Testing our second hypothesis required 1) assessing whether high-speed running performances could be predicted from as few as two performance trials and 2) obtaining running performance data in the field to supplement that obtained in the laboratory. The speeds and durations of any two all-out trials, Eq. 1, and algebra could be used to create a system of equations, which, when solved, would predict the speed-duration curve from 3 to 240 s for individual runners.
In regards to the algorithm, the fit numbers look good. The experimental design looks pretty solid too.

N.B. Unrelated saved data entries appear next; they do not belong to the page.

## config.mk

```make
export PLATFORM = sky130hd
export DESIGN_NAME = execute_stage
export DESIGN_NICKNAME = d
export VERILOG_FILES = /design/src/rtl/execute_stage.sv
export SDC_FILE = /design/constraint.sdc
export NUM_CORES = 1
export LEC_CHECK = 0
export ABC_AREA = 1
export CORE_MARGIN = 2
export CORE_UTILIZATION = 50
export CTS_CLUSTER_SIZE = 10
export DETAILED_ROUTE_END_ITERATION = 6
export HOLD_SLACK_MARGIN = 0.06
export PLACE_DENSITY = 0.82
export SYNTH_ARGS = -nofsm -noshare
export SYNTH_HDL_FRONTEND = slang
export SYNTH_HIERARCHICAL = 1
export SYNTH_SLANG_ARGS = --single-unit
```

## constraint.sdc

```tcl
create_clock -name i_Clock -period 7.6 [get_ports i_Clock]
set_input_delay 1.9 -clock i_Clock [delete_from_list [all_inputs] [get_ports i_Clock]]
set_output_delay 1.9 -clock i_Clock [all_outputs]
set_load 0.01 [all_outputs]
```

Bear, as you use this model, i assume that it has generalized to your athletes well (otherwise, you wouldn’t be using it). Have you noticed any confounding factors that effect this algorithm’s efficiency? (Namely athletes with qualifications at the extreme ends of those tested in the paper)
So far I haven’t found any, but I haven’t worked with it long enough or with enough subjects to give a legitimate opinion regarding your question. Ken Jakalski, a coach in the Chicago area as used it much longer than I. He has not reported anything unusual to me.
For training purposes, it is very dynamic in nature because of its adaptation to changes in ability of each athlete.
I don’t understand the second graph (or the first one really…). You input the Distance1, Time1, Velocity, Distance2, Time2, Velocity2, and the rest is pumped out onto the worksheet?
The 800m time is quite a bit off, though. most 60 second runners Guys or girls I know hit about 2:20-25 in the 800. I haven’t seen any algorith/program that can accurately predict times when switching energy systems. 100->800->10k. Regardless, it looks fairly accurate, and like one heckuva tool.
Daniels Running formula has a chart similar to this -and it helps oodles for doing trainig runs and intervals, but again it’s off depending up on the different event emphasis of the athletes.
Ladders, cones, reactive balls oh yeah.